## [Extracted material]
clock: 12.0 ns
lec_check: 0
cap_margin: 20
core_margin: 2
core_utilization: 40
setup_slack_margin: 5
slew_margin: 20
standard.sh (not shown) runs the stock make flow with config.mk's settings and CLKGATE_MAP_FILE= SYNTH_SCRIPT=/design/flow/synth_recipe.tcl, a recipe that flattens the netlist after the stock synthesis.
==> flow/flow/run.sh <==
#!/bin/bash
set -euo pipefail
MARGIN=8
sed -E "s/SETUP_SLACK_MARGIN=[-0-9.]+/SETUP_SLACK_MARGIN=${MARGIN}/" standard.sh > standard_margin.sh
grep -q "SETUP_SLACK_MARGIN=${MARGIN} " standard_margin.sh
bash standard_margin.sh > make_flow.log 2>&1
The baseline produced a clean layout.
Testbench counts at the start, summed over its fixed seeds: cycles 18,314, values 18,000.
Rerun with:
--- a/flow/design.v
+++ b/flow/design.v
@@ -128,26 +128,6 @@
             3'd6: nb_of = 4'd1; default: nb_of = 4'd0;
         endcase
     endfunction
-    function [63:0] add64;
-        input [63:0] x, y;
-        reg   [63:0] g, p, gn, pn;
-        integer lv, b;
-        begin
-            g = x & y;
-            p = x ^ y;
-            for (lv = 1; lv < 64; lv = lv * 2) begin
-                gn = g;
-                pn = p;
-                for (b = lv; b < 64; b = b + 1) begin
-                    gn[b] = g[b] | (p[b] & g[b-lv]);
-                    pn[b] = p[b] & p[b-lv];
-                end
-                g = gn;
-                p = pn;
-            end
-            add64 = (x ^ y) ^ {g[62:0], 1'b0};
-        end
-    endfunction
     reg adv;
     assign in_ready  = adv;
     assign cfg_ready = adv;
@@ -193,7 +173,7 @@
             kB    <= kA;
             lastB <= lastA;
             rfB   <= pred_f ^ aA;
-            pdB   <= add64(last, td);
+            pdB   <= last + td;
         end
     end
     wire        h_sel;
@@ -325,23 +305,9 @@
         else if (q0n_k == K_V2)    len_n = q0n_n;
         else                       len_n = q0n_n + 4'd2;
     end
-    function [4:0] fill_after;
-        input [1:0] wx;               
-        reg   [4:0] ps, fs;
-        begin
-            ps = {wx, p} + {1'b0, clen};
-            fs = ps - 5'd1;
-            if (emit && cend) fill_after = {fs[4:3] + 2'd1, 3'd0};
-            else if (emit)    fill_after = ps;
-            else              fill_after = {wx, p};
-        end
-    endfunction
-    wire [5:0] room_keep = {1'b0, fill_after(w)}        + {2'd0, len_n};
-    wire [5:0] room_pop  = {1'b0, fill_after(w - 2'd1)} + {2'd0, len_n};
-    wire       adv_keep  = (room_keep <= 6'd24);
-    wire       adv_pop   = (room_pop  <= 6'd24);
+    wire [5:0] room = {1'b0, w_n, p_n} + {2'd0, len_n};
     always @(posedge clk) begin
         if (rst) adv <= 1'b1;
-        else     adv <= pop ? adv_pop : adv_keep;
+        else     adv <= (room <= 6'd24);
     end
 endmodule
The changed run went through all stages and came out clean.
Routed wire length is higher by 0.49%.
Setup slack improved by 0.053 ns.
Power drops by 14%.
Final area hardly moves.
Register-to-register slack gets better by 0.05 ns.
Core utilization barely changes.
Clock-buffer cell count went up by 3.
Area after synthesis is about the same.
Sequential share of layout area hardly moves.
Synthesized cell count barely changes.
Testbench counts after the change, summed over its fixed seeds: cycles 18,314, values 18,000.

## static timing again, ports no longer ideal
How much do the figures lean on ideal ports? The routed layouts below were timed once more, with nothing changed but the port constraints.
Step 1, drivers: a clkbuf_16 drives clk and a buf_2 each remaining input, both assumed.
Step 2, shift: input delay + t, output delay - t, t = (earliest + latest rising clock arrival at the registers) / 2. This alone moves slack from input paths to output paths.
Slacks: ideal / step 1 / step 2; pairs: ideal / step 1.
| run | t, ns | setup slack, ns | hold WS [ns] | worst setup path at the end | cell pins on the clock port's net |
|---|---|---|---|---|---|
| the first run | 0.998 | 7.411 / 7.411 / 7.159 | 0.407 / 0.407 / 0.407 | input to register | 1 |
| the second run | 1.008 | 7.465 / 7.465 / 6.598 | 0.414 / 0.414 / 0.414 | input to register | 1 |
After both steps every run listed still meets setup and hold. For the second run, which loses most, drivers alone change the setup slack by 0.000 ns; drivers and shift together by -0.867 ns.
Source: an optimization exercise on an open RTL-to-GDS flow (aim: small area, a short achievable clock period and few clock cycles per item). Production flows keep margins and buffers that such runs may drop.
RTL that was checked went through simulation tests only; none was proved equivalent to the original.
No functional check of the RTL was part of runs 1 and 4 to 6.
Power figures rest on the tool's default switching activity, not on a simulated workload.

==> flow/design.v <==
module pkt_validator (
    input  wire        clk,
    input  wire        rst,
    input  wire        in_valid,
    output wire        in_ready,
    input  wire [31:0] in_data,
    input  wire        in_last,
    input  wire [1:0]  in_count,
    output reg         res_valid,
    output wire [2:0]  res_err,
    output wire [5:0]  res_vmask,
    output reg  [2:0]  res_cause,
    output wire [15:0] res_crc_calc,
    output wire [15:0] res_crc_read,
    output wire [10:0] res_apid,
    output wire [13:0] res_seq,
    output wire [16:0] res_plen,
    output wire [7:0]  res_stype,
    output wire [7:0]  res_ssub,
    output wire [7:0]  res_dest,
    output wire [47:0] res_time
);
    function [15:0] crc_table;
        input [7:0] idx;
        reg [15:0] k [0:7];
        integer b;
        begin
            k[0] = 16'h1021; k[1] = 16'h2042; k[2] = 16'h4084; k[3] = 16'h8108;
            k[4] = 16'h1231; k[5] = 16'h2462; k[6] = 16'h48C4; k[7] = 16'h9188;
            crc_table = 16'h0000;
            for (b = 0; b < 8; b = b + 1)
                if (idx[b])
                    crc_table = crc_table ^ k[b];
        end
    endfunction
    function [15:0] crc_step;
        input [15:0] s;
        input [7:0]  d;
        begin
            crc_step = {s[7:0], 8'h00} ^ crc_table(s[15:8] ^ d);
        end
    endfunction
    function [15:0] t2;
        input [15:0] x;
        begin
            t2[0] = x[0] ^ x[4] ^ x[8] ^ x[11] ^ x[12];
            t2[1] = x[1] ^ x[5] ^ x[9] ^ x[12] ^ x[13];
            t2[2] = x[2] ^ x[6] ^ x[10] ^ x[13] ^ x[14];
            t2[3] = x[3] ^ x[7] ^ x[11] ^ x[14] ^ x[15];
            t2[4] = x[4] ^ x[8] ^ x[12] ^ x[15];
            t2[5] = x[0] ^ x[4] ^ x[5] ^ x[8] ^ x[9] ^ x[11] ^ x[12] ^ x[13];
            t2[6] = x[1] ^ x[5] ^ x[6] ^ x[9] ^ x[10] ^ x[12] ^ x[13] ^ x[14];
            t2[7] = x[2] ^ x[6] ^ x[7] ^ x[10] ^ x[11] ^ x[13] ^ x[14] ^ x[15];
            t2[8] = x[3] ^ x[7] ^ x[8] ^ x[11] ^ x[12] ^ x[14] ^ x[15];
            t2[9] = x[4] ^ x[8] ^ x[9] ^ x[12] ^ x[13] ^ x[15];
            t2[10] = x[5] ^ x[9] ^ x[10] ^ x[13] ^ x[14];
            t2[11] = x[6] ^ x[10] ^ x[11] ^ x[14] ^ x[15];
            t2[12] = x[0] ^ x[4] ^ x[7] ^ x[8] ^ x[15];
            t2[13] = x[1] ^ x[5] ^ x[8] ^ x[9];
            t2[14] = x[2] ^ x[6] ^ x[9] ^ x[10];
            t2[15] = x[3] ^ x[7] ^ x[10] ^ x[11];
        end
    endfunction
    function [15:0] t22;
        input [15:0] x;
        begin
            t22[0] = x[3] ^ x[4] ^ x[6] ^ x[10] ^ x[11] ^ x[12];
            t22[1] = x[4] ^ x[5] ^ x[7] ^ x[11] ^ x[12] ^ x[13];
            t22[2] = x[5] ^ x[6] ^ x[8] ^ x[12] ^ x[13] ^ x[14];
            t22[3] = x[6] ^ x[7] ^ x[9] ^ x[13] ^ x[14] ^ x[15];
            t22[4] = x[0] ^ x[7] ^ x[8] ^ x[10] ^ x[14] ^ x[15];
            t22[5] = x[0] ^ x[1] ^ x[3] ^ x[4] ^ x[6] ^ x[8] ^ x[9] ^ x[10] ^ x[12] ^ x[15];
            t22[6] = x[1] ^ x[2] ^ x[4] ^ x[5] ^ x[7] ^ x[9] ^ x[10] ^ x[11] ^ x[13];
            t22[7] = x[2] ^ x[3] ^ x[5] ^ x[6] ^ x[8] ^ x[10] ^ x[11] ^ x[12] ^ x[14];
            t22[8] = x[0] ^ x[3] ^ x[4] ^ x[6] ^ x[7] ^ x[9] ^ x[11] ^ x[12] ^ x[13] ^ x[15];
            t22[9] = x[0] ^ x[1] ^ x[4] ^ x[5] ^ x[7] ^ x[8] ^ x[10] ^ x[12] ^ x[13] ^ x[14];
            t22[10] = x[0] ^ x[1] ^ x[2] ^ x[5] ^ x[6] ^ x[8] ^ x[9] ^ x[11] ^ x[13] ^ x[14] ^ x[15];
            t22[11] = x[1] ^ x[2] ^ x[3] ^ x[6] ^ x[7] ^ x[9] ^ x[10] ^ x[12] ^ x[14] ^ x[15];
            t22[12] = x[0] ^ x[2] ^ x[6] ^ x[7] ^ x[8] ^ x[12] ^ x[13] ^ x[15];
            t22[13] = x[0] ^ x[1] ^ x[3] ^ x[7] ^ x[8] ^ x[9] ^ x[13] ^ x[14];
            t22[14] = x[1] ^ x[2] ^ x[4] ^ x[8] ^ x[9] ^ x[10] ^ x[14] ^ x[15];
            t22[15] = x[2] ^ x[3] ^ x[5] ^ x[9] ^ x[10] ^ x[11] ^ x[15];
        end
    endfunction
    reg         pend0;        
    assign in_ready = !pend0;
    wire acc = in_valid && !pend0;
    reg  [31:0] d_r;
    reg         l_r;
    reg  [1:0]  c_r;
    reg         v_r;
    always @(posedge clk) begin
        d_r <= pend0 ? 32'd0 : in_data;    
        l_r <= in_last;
        c_r <= in_count;
        if (rst) begin
            v_r   <= 1'b0;
            pend0 <= 1'b0;
        end else begin
            v_r   <= acc;
            pend0 <= acc && in_last;
        end
    end
    wire [7:0] byte0 = d_r[31:24];
    wire [7:0] byte1 = d_r[23:16];
    wire [7:0] byte2 = d_r[15:8];
    wire [7:0] byte3 = d_r[7:0];
    wire ok1 = !l_r || (c_r != 2'd0);
    wire ok2 = !l_r || c_r[1];
    wire ok3 = !l_r || (c_r == 2'd3);
    reg         first;        
    reg         b1, b2, b3;   
    reg  [14:0] bc;           
    reg         c_pos;        
    reg         c_zero;       
    reg         c_m1;         
    reg  [13:0] remb;
    reg  [1:0]  rl;
    reg  [15:0] crc;          
    reg  [15:0] crc_rd;       
    reg         got_lo;       
    reg         f_ver, f_type, f_dfh, f_seg;
    reg  [2:0]  apid_hi;
    reg  [7:0]  apid_lo;
    reg  [5:0]  seq_hi;
    reg  [7:0]  seq_lo;
    reg  [16:0] plen_r;
    reg  [7:0]  stype_r, ssub_r, dest_r;
    reg  [47:0] time_r;
    reg         r_ok, r_g8, r_g9, r_g10, r_g16;
    reg         pend1;
    reg         r_vm5;
    reg         err_inv, err_mal;
    wire ge2 = !first && !b1;                 
    wire ge3 = ge2 && !b2;
    wire ge4 = ge3 && !b3;
    wire [15:0] lfield = d_r[31:16];
    wire        lf_hi3 = (lfield[15:3] == 13'd0);
    wire        lf_hi0 = lf_hi3 && !lfield[2];
    wire        lf_big = !lf_hi0 || (lfield[1:0] == 2'd3);     
    wire u4 = first || (b1 && lf_big) || (ge2 && c_pos);
    wire u1 = (b1 && lf_hi0 && lfield[1:0] == 2'd0) || (ge2 && c_zero && rl == 2'd1);
    wire u2 = (b1 && lf_hi0 && lfield[1:0] == 2'd1) || (ge2 && c_zero && rl == 2'd2);
    wire u3 = (b1 && lf_hi0 && lfield[1:0] == 2'd2) || (ge2 && c_zero && rl == 2'd3);
    wire sel4 = v_r && u4;
    wire sel1 = v_r && u1;
    wire sel2 = v_r && u2;
    wire sel3 = v_r && u3;
    wire sel0 = v_r && !(u4 || u1 || u2 || u3);
    wire [15:0] crc_in = crc | {16{first}};
    wire [15:0] x  = crc_in ^ d_r[31:16];
    wire [15:0] s1 = crc_step(crc_in, byte0);
    wire [15:0] s2 = t2(x);
    wire [15:0] s3 = crc_step(s2, byte2);
    wire [15:0] s4 = t22(x) ^ t2(d_r[15:0]);
    wire [15:0] pv = ({16{sel3}} & s3) | ({16{sel2}} & s2) |
                     ({16{sel1}} & s1) | ({16{sel0}} & crc);
    wire [15:0] crc_nx = sel4 ? s4 : pv;
    wire h0  = ge2 && c_zero && (rl == 2'd0);
    wire h1  = u1;
    wire h2  = u2;
    wire h3  = u3;
    wire lo0 = ge2 && c_m1 && (rl == 2'd3) && !got_lo;
    wire [7:0] hi_b = ({8{h0}} & byte0) | ({8{h1}} & byte1) |
                      ({8{h2}} & byte2) | ({8{h3}} & byte3);
    wire [7:0] lo_b = ({8{lo0}} & byte0) | ({8{h0}} & byte1) |
                      ({8{h1}} & byte2) | ({8{h2}} & byte3);
    wire hi_here = h0 || h1 || h2 || h3;
    wire lo_here = h0 || h1 || h2 || lo0;
    wire lo_seen = (h0 && ok1) || (h1 && ok2) || (h2 && ok3) || lo0;
    wire bc_sat = bc[14] && bc[1];           
    wire l_big  = bc_sat || (bc[14] && bc[0] && c_r[1]);
    wire l_ge7  = ge2 || (b1 && c_r[1]);
    wire l_ge8  = ge2 || (b1 && c_r == 2'd3);
    wire l_ge10 = ge3 || (b2 && c_r != 2'd0);
    wire l_ge16 = ge4 || (b3 && c_r == 2'd3);
    wire l_ok   = l_ge7 && !l_big;
    always @(posedge clk) begin
        if (rst) begin
            first     <= 1'b1;
            b1        <= 1'b0;
            b2        <= 1'b0;
            b3        <= 1'b0;
            bc        <= 15'd0;
            pend1     <= 1'b0;
            res_valid <= 1'b0;
        end else begin
            pend1     <= v_r && l_r;
            res_valid <= pend1;
            if (v_r) begin
                first <= l_r;
                b1    <= first && !l_r;
                b2    <= b1 && !l_r;
                b3    <= b2 && !l_r;
                if (l_r)
                    bc <= 15'd0;
                else if (!bc_sat)
                    bc <= bc + 15'd1;
            end
        end
    end
    wire clr_ok  = pend1 && !r_ok;
    wire clr_crc = pend1 && !(r_ok && got_lo);
    always @(posedge clk) begin
        if (v_r || clr_crc)
            crc <= crc_nx;
        if ((v_r && hi_here) || clr_crc)
            crc_rd[15:8] <= hi_b;
        if ((v_r && lo_here) || clr_crc)
            crc_rd[7:0] <= lo_b;
        if ((v_r && first) || clr_ok) begin
            apid_hi <= byte0[2:0];
            apid_lo <= byte1;
            seq_hi  <= byte2[5:0];
            seq_lo  <= byte3;
        end
        if ((v_r && b1) || clr_ok)
            plen_r  <= {1'b0, lfield} + 17'd7;
        if ((v_r && b1) || (pend1 && !r_g8))
            stype_r <= byte3;
        if ((v_r && b2) || (pend1 && !r_g9))
            ssub_r  <= byte0;
        if ((v_r && b2) || (pend1 && !r_g10))
            dest_r  <= byte1;
        if ((v_r && b2) || (pend1 && !r_g16))
            time_r[47:32] <= {byte2, byte3};
        if ((v_r && b3) || (pend1 && !r_g16))
            time_r[31:0] <= d_r;
        if (v_r) begin
            if (first)
                got_lo <= 1'b0;
            else if (lo_seen)
                got_lo <= 1'b1;
            if (b1) begin
                remb   <= lfield[15:2] - {13'd0, !(lfield[1] && lfield[0])};
                rl     <= lfield[1:0] + 2'd1;
                c_pos  <= !lf_hi3 || (lfield[2:0] == 3'd7);
                c_zero <= lf_hi3 && (lfield[2:0] >= 3'd3) && (lfield[2:0] != 3'd7);
                c_m1   <= lf_hi3 && (lfield[2:0] <= 3'd2);
            end else if (c_pos) begin
                remb   <= remb - 14'd1;
                c_pos  <= (remb != 14'd1);
                c_zero <= (remb == 14'd1);
            end else if (c_zero) begin
                c_zero <= 1'b0;
                c_m1   <= 1'b1;
            end
            if (first) begin
                f_ver   <= (byte0[7:5] != 3'd0);
                f_type  <= byte0[4];
                f_dfh   <= !byte0[3];
                f_seg   <= (byte2[7:6] != 2'b11);
            end
            if (l_r) begin
                r_ok  <= l_ok;
                r_g8  <= l_ok && l_ge8;
                r_g9  <= l_ok && ge2;
                r_g10 <= l_ok && l_ge10;
                r_g16 <= l_ok && l_ge16;
            end
        end
    end
    wire [4:0] vm_lo   = {f_seg, f_dfh, f_type, f_ver, !got_lo};
    wire       crc_bad = got_lo && (crc != crc_rd);
    always @(posedge clk) begin
        if (pend1) begin
            r_vm5   <= r_ok && crc_bad;
            err_inv <= !r_ok;
            err_mal <= r_ok && (vm_lo != 5'd0 || crc_bad);
            if (!r_ok)         res_cause <= 3'd0;
            else if (vm_lo[0]) res_cause <= 3'd0;
            else if (vm_lo[1]) res_cause <= 3'd1;
            else if (vm_lo[2]) res_cause <= 3'd2;
            else if (vm_lo[3]) res_cause <= 3'd3;
            else if (vm_lo[4]) res_cause <= 3'd4;
            else if (crc_bad)  res_cause <= 3'd5;
            else               res_cause <= 3'd0;
        end
    end
    assign res_err      = {err_mal, 1'b0, err_inv};
    assign res_vmask    = {r_vm5, r_ok ? vm_lo : 5'd0};
    assign res_crc_calc = crc;
    assign res_crc_read = crc_rd;
    assign res_apid     = {apid_hi, apid_lo};
    assign res_seq      = {seq_hi, seq_lo};
    assign res_plen     = {plen_r[16:3], r_ok ? plen_r[2:0] : 3'd0};
    assign res_stype    = stype_r;
    assign res_ssub     = ssub_r;
    assign res_dest     = dest_r;
    assign res_time     = time_r;
endmodule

## [What to do]
Using the records above, copy each line that contains "clean".

## [Response for this exercise]
The baseline produced a clean layout.
The changed run went through all stages and came out clean.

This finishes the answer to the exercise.